YOLO (You Only Look Once) is a leading single-stage object detection algorithm known for its fast speed and end-to-end design.YOLOv1-3³¹ transformed detection into regression, and introduced anchor boxes and a multiscale architecture, increasing detection capabilities.YOLOv4³² improved feature extraction with attention mechanisms and cross-stage connections.YOLOv5³³ optimized engineering with adaptive anchors and Focus slices to balance speed and accuracy.YOLOv7 added an Extended Efficient Layer Aggregation Network and dynamic label strategy for better accuracy.YOLOv8 enhanced robustness in complex scenes via distributed focus loss and adjustable gradients.YOLOv11 recently improved multitask detection accuracy with a new feature extraction module and lightweight head, maintaining real-time performance.

The YOLO series algorithms mainly include YOLOv5, YOLOv7, YOLOv8 and YOLOv11. The YOLOv5 algorithm has the best real-time performance and fast reasoning speed, but the disadvantage is that the detection accuracy for small targets and occlusion scenes is low. The advantages of YOLOv7 are strong multi-scale feature fusion and high SOTA accuracy, but its computational complexity is large. YOLOv8 has the advantages of high integration and automatic allocation of dynamic tags. The disadvantage is that the CPU reasoning speed is slow and the calculation cost is high. YOLOv11 has the fastest CPU reasoning and can adapt to a variety of platforms. The disadvantage is that the amount of calculation is large, and the new version has fewer supporting tools.

Methods

The overall framework of YOLO-AS

To address the problem of low target detection accuracy in complex dark environments, this paper proposes a dark target detection method based on deep learning. The framework is shown in Fig. 1, and includes two parts: image enhancement and target detection. In the image enhancement part, the improved Zero-DCES algorithm is used for enhancement, and ConvNext³⁴ and a spatial attention mechanism are introduced to improve the contrast and brightness of the image, especially the target part. In the target detection part, YOLO-AS is used for detection, combined with improved ECA _ ASPP (Effificient Channel Attention and atrous spatial pyramid pooling³⁵) and SKAttention³⁶ (Selective Kernel Attention), to expand the receptive field and improve the ability of multiscale information acquisition, while enhancing the ability of feature extraction without increasing complexity.
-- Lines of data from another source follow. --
Background: an optimization exercise with open tools, aiming at small area. Do not read the settings as production practice.
In this exercise RTL edits were held to simulation tests only and were not proved equivalent to the original.
Power figures rest on the tool's default switching activity, not on a simulated workload.

===== flow/config.mk =====
export PLATFORM = sky130hd
export DESIGN_NAME = dmem_responder
export DESIGN_NICKNAME = dmem_responder
export VERILOG_FILES = /design/flow/design.v
export SDC_FILE = /design/flow/constraint.sdc
export NUM_CORES = 4
export LEC_CHECK = 0
export CAP_MARGIN = 20
export CORE_MARGIN = 2
export CORE_UTILIZATION = 35
export PLACE_DENSITY = 0.45
export SLEW_MARGIN = 20

===== flow/constraint.sdc =====
create_clock -name core_clock -period 10.0 [get_ports {clock}]
set_input_delay 2.0000 -clock core_clock [delete_from_list [all_inputs] [get_ports {clock}]]
set_output_delay 2.0000 -clock core_clock [all_outputs]
set_load 0.01 [all_outputs]

===== flow/design.v =====
module dmem_responder #(
   parameter int          DEPTH = 64,
   parameter int          AW    = 6,
   parameter logic [31:0] BASE  = 32'h0000_0000
) (
   input  logic        clock,
   input  logic        reset,
   input  logic        dmemwena,
   input  logic        dmemrena,
   input  logic [31:0] aluout,
   input  logic [31:0] dmemdata,
   input  logic [1:0]  wbh,
   input  logic        wbh_fh,
   input  logic        err_clr,
   output logic [31:0] dmemout,
   output logic        err,
   output logic [31:0] err_addr,
   output logic [1:0]  err_code,
   output logic [15:0] st_count
);
   localparam logic [31:0] SPAN = 32'(DEPTH * 4);
   localparam logic [1:0] SZ_WORD = 2'b00;
   localparam logic [1:0] SZ_HALF = 2'b01;
   localparam logic [1:0] SZ_BYTE = 2'b10;
   localparam logic [1:0] SZ_RSVD = 2'b11;
   localparam logic [1:0] FLT_NONE  = 2'b00;
   localparam logic [1:0] FLT_ALIGN = 2'b01;
   localparam logic [1:0] FLT_RANGE = 2'b10;
   localparam logic [1:0] FLT_SIZE  = 2'b11;
   function automatic logic [31:0] ext_half(input logic [15:0] h, input logic sx);
      ext_half = {{16{sx & h[15]}}, h};
   endfunction
   function automatic logic [31:0] ext_byte(input logic [7:0] b, input logic sx);
      ext_byte = {{24{sx & b[7]}}, b};
   endfunction
   function automatic logic [15:0] sat_inc(input logic [15:0] c);
      sat_inc = (c == 16'hFFFF) ? c : c + 16'd1;
   endfunction
   logic [31:0] mem [DEPTH];
   logic [31:0] off;
   logic        in_range;
   logic [AW-1:0] idx;
   logic [1:0]  lane;
   logic        misaligned;
   logic [1:0]  fault;
   logic [31:0] word_rd;
   logic [15:0] half_sel;
   logic [7:0]  byte_sel;
   logic [31:0] load_data;
   logic [3:0]  lane_mask;
   logic [31:0] wdata;
   logic        commit;
   logic        capture;
   logic        err_flag;
   logic [31:0] err_addr_reg;
   logic [1:0]  err_code_reg;
   logic [15:0] st_count_reg;
   always_comb begin
      off        = aluout - BASE;
      in_range   = (off < SPAN);
      idx        = off[AW+1:2];
      lane       = aluout[1:0];
      misaligned = ((wbh == SZ_WORD) && (lane != 2'b00)) ||
                   ((wbh == SZ_HALF) && lane[0]);
      if (wbh == SZ_RSVD)
         fault = FLT_SIZE;
      else if (!in_range)
         fault = FLT_RANGE;
      else if (misaligned)
         fault = FLT_ALIGN;
      else
         fault = FLT_NONE;
   end
   always_comb begin
      word_rd   = mem[idx];
      half_sel  = lane[1] ? word_rd[31:16] : word_rd[15:0];
      byte_sel  = word_rd[8*lane +: 8];
      load_data = 32'h0;
      if (fault == FLT_NONE) begin
         case (wbh)
            SZ_WORD: load_data = word_rd;
            SZ_HALF: load_data = ext_half(half_sel, wbh_fh);
            SZ_BYTE: load_data = ext_byte(byte_sel, wbh_fh);
            default: load_data = 32'h0;
         endcase
      end
   end
   always_comb begin
      case (wbh)
         SZ_WORD: begin
            lane_mask = 4'b1111;
            wdata     = dmemdata;
         end
         SZ_HALF: begin
            lane_mask = lane[1] ? 4'b1100 : 4'b0011;
            wdata     = {2{dmemdata[15:0]}};
         end
         SZ_BYTE: begin
            lane_mask = 4'b0001 << lane;
            wdata     = {4{dmemdata[7:0]}};
         end
         default: begin
            lane_mask = 4'b0000;
            wdata     = 32'h0;
         end
      endcase
      commit  = dmemwena && (fault == FLT_NONE);
      capture = (dmemwena || dmemrena) && (fault != FLT_NONE) &&
                (!err_flag || err_clr);
   end
   always_ff @(posedge clock or posedge reset) begin
      if (reset) begin
         for (int w = 0; w < DEPTH; w++)
            mem[w] <= 32'h0;
      end else if (commit) begin
         for (int b = 0; b < 4; b++)
            if (lane_mask[b])
               mem[idx][8*b +: 8] <= wdata[8*b +: 8];
      end
   end
   always_ff @(posedge clock or posedge reset) begin
      if (reset) begin
         st_count_reg <= 16'h0;
         err_flag     <= 1'b0;
         err_addr_reg <= 32'h0;
         err_code_reg <= 2'b00;
      end else begin
         if (commit)
            st_count_reg <= sat_inc(st_count_reg);
         if (capture) begin
            err_flag     <= 1'b1;
            err_addr_reg <= aluout;
            err_code_reg <= fault;
         end else if (err_clr) begin
            err_flag     <= 1'b0;
            err_addr_reg <= 32'h0;
            err_code_reg <= 2'b00;
         end
      end
   end
   assign dmemout  = load_data;
   assign err      = err_flag;
   assign err_addr = err_addr_reg;
   assign err_code = err_code_reg;
   assign st_count = st_count_reg;
endmodule

===== flow/run.sh =====
#!/bin/bash
# synth_recipe.tcl (not shown) runs the flow's synth.tcl, then flattens the netlist and writes it again
# the make line also repeats each setting of config.mk as NAME=value (left out here)
make -C /OpenROAD-flow-scripts/flow DESIGN_CONFIG=/design/flow/config.mk WORK_HOME=/design/flow/orfs CLKGATE_MAP_FILE= SYNTH_SCRIPT=/design/flow/synth_recipe.tcl finish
Image enhancement module composition

Zero-reference depth curve estimation (Zero-DCE) uses image enhancement as the curve estimation task of deep learning. Dynamic range adjustment is achieved by predicting pixels and high-order curves through DCE-Net³⁷. Specifically, the image in the dark environment is input into the Zero-DCE network, and the high-order tone curves are output. These curves are used to adjust the dynamic range of the input image at the pixel level to obtain the enhanced image. The curve estimation process can maintain the dynamic range of the enhanced image and preserve the contrast of adjacent pixels.

To solve the problem that Zero-DCE is slow in processing many images, a lightweight and efficient ConvNext convolutional network is used to improve the speed and accuracy, which is suitable for scenes such as multiscale fusion and semantic segmentation. At the same time, the spatial attention mechanism (SAM) is introduced to enhance the contrast and brightness of the target in the image.
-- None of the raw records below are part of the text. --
From an optimization exercise on the open Yosys and OpenROAD flow, aimed at small area, a short achievable clock period and few clock cycles per item; shortcuts taken in it are not production practice. No run shown here included a check of the RTL's function; only the layout flow was run.

==> flow/design.v (outline; a module is shown in full before it is edited, if it fits) <==
// module iirdf2_sat: 28 lines
// module iirdf2_sum_p: 1355 lines
// module iirdf2_sum_r: 1298 lines
// module iirdf2_sum_w: 722 lines
// module iirdf2_sum_q: 749 lines
// module iirdf2_sum_y: 724 lines
// module iir_direct_form_two_filter: 131 lines
module iir_direct_form_two_filter (
    input  logic                                   aclk,
    input  logic                                   aresetn,
    input  logic                                   s_valid,
    output logic                                   s_ready,
    input  logic signed [iirdf2_pkg::SAMPLE_W-1:0] s_sample_in,
    output logic                                   m_valid,
    input  logic                                   m_ready,
    output logic signed [iirdf2_pkg::SAMPLE_W-1:0] m_sample_out,
    output logic                                   m_clipped,
    input  logic                                   cfg_wr_en,
    input  logic [iirdf2_pkg::REG_IDX_W-1:0]       cfg_index,
    input  logic [iirdf2_pkg::COEF_W-1:0]          cfg_data
);
  // ...
==> flow/flow/run.sh <==
#!/bin/bash
# Standard layout, with one netlist step between synthesis and floorplan:
# flow/polarity.py re-assigns the polarity of the full adders (and xor/xnor
# gates) of the synthesized netlist to drop most inverters between them.
# Registers and ports are left as they are.
set -euo pipefail
R=orfs/results/${FLOW_PLATFORM}/iir_direct_form_two_filter/base
bash standard.sh synth > synth.log 2>&1
cp $R/1_2_yosys.v 1_2_yosys.orig.v
python3 flow/polarity.py 1_2_yosys.orig.v $R/1_2_yosys.v 300000 > polarity.log 2>&1
rm -f $R/1_synth.odb $R/1_synth.sdc
bash standard.sh > layout.log 2>&1
==> flow/flow/polarity.py <==
#!/usr/bin/env python3
"""Re-assign full-adder polarities in a flat sky130 Yosys netlist to remove
inverters between full adders. A full adder is self-dual:
FA(~a, ~b, ~c) = (~sum, ~cout), so each fa cell may compute on complemented
inputs and outputs. Inverters are then rebuilt where a consumer needs the
other polarity of a signal.

usage: polarity.py in.v out.v
"""
import re, sys, collections

src = open(sys.argv[1]).read()
m = re.search(r'\bmodule\s+(\S+)\s*\((.*?)\);', src, re.S)
body_start = m.end()
end = src.rindex('endmodule')
head, body, tail = src[:body_start], src[body_start:end], src[end:]

# split body into statements
stmts = []
for st in re.split(r';\s*\n', body):
    if st.strip():
        stmts.append(st.strip() + ' ;')

cell_re = re.compile(r'^(?:\(\*.*?\*\)\s*)*(sky130_fd_sc_hd__\w+)\s+(\S+)\s*\((.*)\)\s*;$', re.S)
pin_re = re.compile(r'\.(\w+)\(\s*([^()]*?)\s*\)')
OUT = {'X', 'Y', 'Q', 'Q_N', 'SUM', 'COUT', 'HI', 'LO'}

cells = []      # dicts: type, name, pins(dict), idx
other = []      # non-cell statements (wire decls, assigns)
for st in stmts:
    mm = cell_re.match(st)
    if mm:
        typ, name, pins = mm.group(1), mm.group(2), mm.group(3)
        cells.append({'type': typ, 'name': name,
                      'pins': dict(pin_re.findall(pins))})
    else:
        other.append(st)

INV = re.compile(r'sky130_fd_sc_hd__(inv|clkinv)_\d+$')
FA = re.compile(r'sky130_fd_sc_hd__fa_\d+$')
XR = re.compile(r'sky130_fd_sc_hd__x(n?)or2_(\d+)$')

driver = {}
loads = collections.defaultdict(list)   # net -> [(cell idx, pin)]
for i, c in enumerate(cells):
    for p, n in c['pins'].items():
        if p in OUT:
            driver[n] = (i, p)
        else:
            loads[n].append((i, p))

# nets used by assigns / ports count as fixed-polarity consumers
fixed_nets = set()
for st in other:
    if st.startswith('assign'):
        for n in re.findall(r'[\\\w\[\]\.$]+', st):
            fixed_nets.add(n)

for st in other:
    mo = re.search(r'\boutput\s+(?:\[[^\]]*\]\s*)?(\S+)\s*;', st)
    if mo:
        nm = mo.group(1)
        rng = re.search(r'\boutput\s+\[(\d+):(\d+)\]', st)
        if rng:
            hi, lo = int(rng.group(1)), int(rng.group(2))
            for k in range(min(hi, lo), max(hi, lo) + 1):
                fixed_nets.add(f"{nm}[{k}]")
        fixed_nets.add(nm)

def is_inv(i):
    return INV.match(cells[i]['type']) is not None

# base signal: strip inverter chains
def base(net):
    par = 0
    seen = 0
    while net in driver and is_inv(driver[net][0]) and seen < 10:
        net = cells[driver[net][0]]['pins']['A']
        par ^= 1
        seen += 1
    return net, par

fas = [i for i, c in enumerate(cells) if FA.match(c['type'])]
fa_set = set(fas)
xrs = [i for i, c in enumerate(cells) if XR.match(c['type'])]
xr_set = set(xrs)
pol = {i: 0 for i in fas + xrs}

# consumers: for each base signal, list of (consumer, pin, required parity
# relative to the base signal, fa idx or None)
cons = collections.defaultdict(list)
for i, c in enumerate(cells):
    if is_inv(i):
        continue
    for p, n in c['pins'].items():
        if p in OUT:
            continue
        b, par = base(n)
        cons[b].append((i, p, par))
for n in fixed_nets:
    b, par = base(n)
    cons[b].append((None, None, par))

# source polarity of a base net: 0 unless driven by a flipped FA output
def src_pol(b):
    d = driver.get(b)
    if d and d[0] in pol:
        return pol[d[0]]
    return 0

def need(b):
    """set of physical polarities (relative to the logical base signal)
    that consumers of b need"""
    s = set()
    for (i, p, par) in cons[b]:
        q = par ^ (pol[i] if i in fa_set else 0)
        s.add(q)
    return s

def cost_net(b):
    sp = src_pol(b)
    return sum(1 for q in need(b) if q != sp)

fa_nets = {}
for i in fas:
    c = cells[i]['pins']
    nets = set()
    for p in ('A', 'B', 'CIN'):
        nets.add(base(c[p])[0])
    for p in ('SUM', 'COUT'):
        nets.add(c[p])
    fa_nets[i] = nets

for i in xrs:
    fa_nets[i] = {cells[i]['pins'][p] for p in cells[i]['pins'] if p in OUT}

def local_cost(i):
    return sum(cost_net(b) for b in fa_nets[i])

import random
random.seed(1)
total0 = sum(cost_net(b) for b in cons)
frozen = {driver[n][0] for n in fixed_nets if n in driver}
nodes = [i for i in fas + xrs if i not in frozen]
cur = total0
best = dict(pol); best_cost = cur
T = 2.0
steps = int(sys.argv[3]) if len(sys.argv) > 3 else 300000
for k in range(steps):
    i = nodes[random.randrange(len(nodes))]
    before = local_cost(i)
    pol[i] ^= 1
    d = local_cost(i) - before
    if d <= 0 or random.random() < pow(2.718, -d / T):
        cur += d
        if cur < best_cost:
            best_cost = cur; best = dict(pol)
    else:
        pol[i] ^= 1
    T = max(0.05, 2.0 * (1 - k / steps))
pol = best
for it in range(10 if steps >= 0 else 0):
    changed = 0
    for i in nodes:
        before = local_cost(i)
        pol[i] ^= 1
        if local_cost(i) < before:
            changed += 1
        else:
            pol[i] ^= 1
    if not changed:
        break
total1 = sum(cost_net(b) for b in cons)
old_inv = sum(1 for i in range(len(cells)) if is_inv(i))
sys.stderr.write(f"inverters: {old_inv} in netlist; needed before {total0}, after {total1}; "
                 f"{sum(pol[i] for i in fas)} of {len(fas)} adders, {sum(pol[i] for i in xrs)} of {len(xrs)} xors flipped\n")

# rebuild: drop every inverter, add one inverter per base net whose
# consumers need the other polarity
new_cells = []
inv_of = {}
ninv = 0
def phys(b, q):
    """net carrying base b at physical polarity q"""
    global ninv
    if q == src_pol(b):
        return b
    if b not in inv_of:
        n = f"_polinv{ninv}_"
        inv_of[b] = n
        new_cells.append({'type': 'sky130_fd_sc_hd__inv_1', 'name': f"_polinv_cell{ninv}_",
                          'pins': {'A': b, 'Y': n}, 'new': True})
        ninv += 1
    return inv_of[b]

for i, c in enumerate(cells):
    if is_inv(i):
        y = c['pins']['Y']
        if y in fixed_nets:
            b, par = base(y)
            new_cells.append({'type': c['type'], 'name': c['name'],
                              'pins': {'A': phys(b, par ^ 1), 'Y': y}})
        continue
    pins = dict(c['pins'])
    for p, n in c['pins'].items():
        if p in OUT:
            continue
        b, par = base(n)
        q = par ^ (pol[i] if i in fa_set else 0)
        pins[p] = phys(b, q)
    typ = c['type']
    if i in xr_set and pol[i]:
        mx = XR.match(typ)
        typ = f"sky130_fd_sc_hd__{'x' if mx.group(1) else 'xn'}or2_{mx.group(2)}"
        # xor2 drives X, xnor2 drives Y
        if 'X' in pins:
            pins['Y'] = pins.pop('X')
        else:
            pins['X'] = pins.pop('Y')
    new_cells.append({'type': typ, 'name': c['name'], 'pins': pins})

# nets used by assigns must still carry their original values
extra_assigns = []
for n in fixed_nets:
    if n in driver and (is_inv(driver[n][0]) or (driver[n][0] in pol and pol[driver[n][0]])):
        b, par = base(n)
        extra_assigns.append((n, phys(b, par)))
# remove wires no longer driven? keep declarations (unused wires are fine)
used = set()
for c in new_cells:
    used.update(c['pins'].values())
def keep(st):
    mw = re.search(r'\bwire\s+(\S+)\s*;', st)
    if mw and not st.lstrip().startswith('assign'):
        return mw.group(1) in used or mw.group(1) in fixed_nets
    return True
out = [head]
for st in other:
    if keep(st):
        out.append('  ' + st + '\n')
for n, src_n in extra_assigns:
    pass  # handled below
wires = set(re.findall(r'wire\s+(?:\[[^\]]*\]\s*)?(\S+)\s*;', body))
for c in new_cells:
    if c.get('new'):
        out.append(f"  wire {c['pins']['Y']};\n")
for c in new_cells:
    pins = ',\n'.join(f"    .{p}({n}{' ' if n.startswith(chr(92)) else ''})" for p, n in c['pins'].items())
    nm = c['name'] + (' ' if c['name'].startswith(chr(92)) else '')
    out.append(f"  {c['type']} {nm} (\n{pins}\n  );\n")
out.append(tail)
if extra_assigns:
    sys.stderr.write(f"WARNING: {len(extra_assigns)} assign nets re-polarised\n")
open(sys.argv[2], 'w').write(''.join(out))
==> flow/standard.sh <==
#!/bin/bash
# synth_recipe.tcl (not shown) runs the flow's synth.tcl, then flattens the netlist and writes it again
# the make line also repeats each setting of config.mk as NAME=value (left out here)
make -C /OpenROAD-flow-scripts/flow DESIGN_CONFIG=/design/flow/config.mk WORK_HOME=/design/flow/orfs CLKGATE_MAP_FILE= SYNTH_SCRIPT=/design/flow/synth_recipe.tcl "${@:-finish}"
==> flow/config.mk <==
export PLATFORM = sky130hd
export DESIGN_NAME = iir_direct_form_two_filter
export DESIGN_NICKNAME = iir_direct_form_two_filter
export VERILOG_FILES = /design/flow/design.v
export SDC_FILE = /design/flow/constraint.sdc
export NUM_CORES = 4
export LEC_CHECK = 0
export ABC_AREA = 1
export CAP_MARGIN = 20
export CELL_PAD_IN_SITES_DETAIL_PLACEMENT = 1
export CORE_MARGIN = 2
export CORE_UTILIZATION = 40
export PLACE_DENSITY = 0.5
export SETUP_SLACK_MARGIN = 2.5
export SLEW_MARGIN = 20
==> flow/constraint.sdc <==
create_clock -name core_clock -period 9.0 [get_ports {aclk}]
set_input_delay 1.8000 -clock core_clock [delete_from_list [all_inputs] [get_ports {aclk}]]
set_output_delay 1.8000 -clock core_clock [all_outputs]
set_load 0.01 [all_outputs]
Figure 2 shows an improved Zero-DCES network structure with 8 layers. Each layer is composed of several 3 × 3 convolution kernels, the step size is 1, and the boundary is filled with 1. The ReLU³⁸ activation function is used to calculate linearity, simplify complex operations, and achieve efficient and stable propagation performance. The first 6 layers use ReLU, and the last layer introduces Tanh activation to standardize the output value to the expected range. After the dark environment image is input, the curve parameters of each pixel are output through multilayer convolution, and the size is wxhx24. The 24 parameters are divided into three groups, corresponding to the R, G, and B channels of the image. Each channel has 8 sets of data, representing 8 iterative adjustment stages.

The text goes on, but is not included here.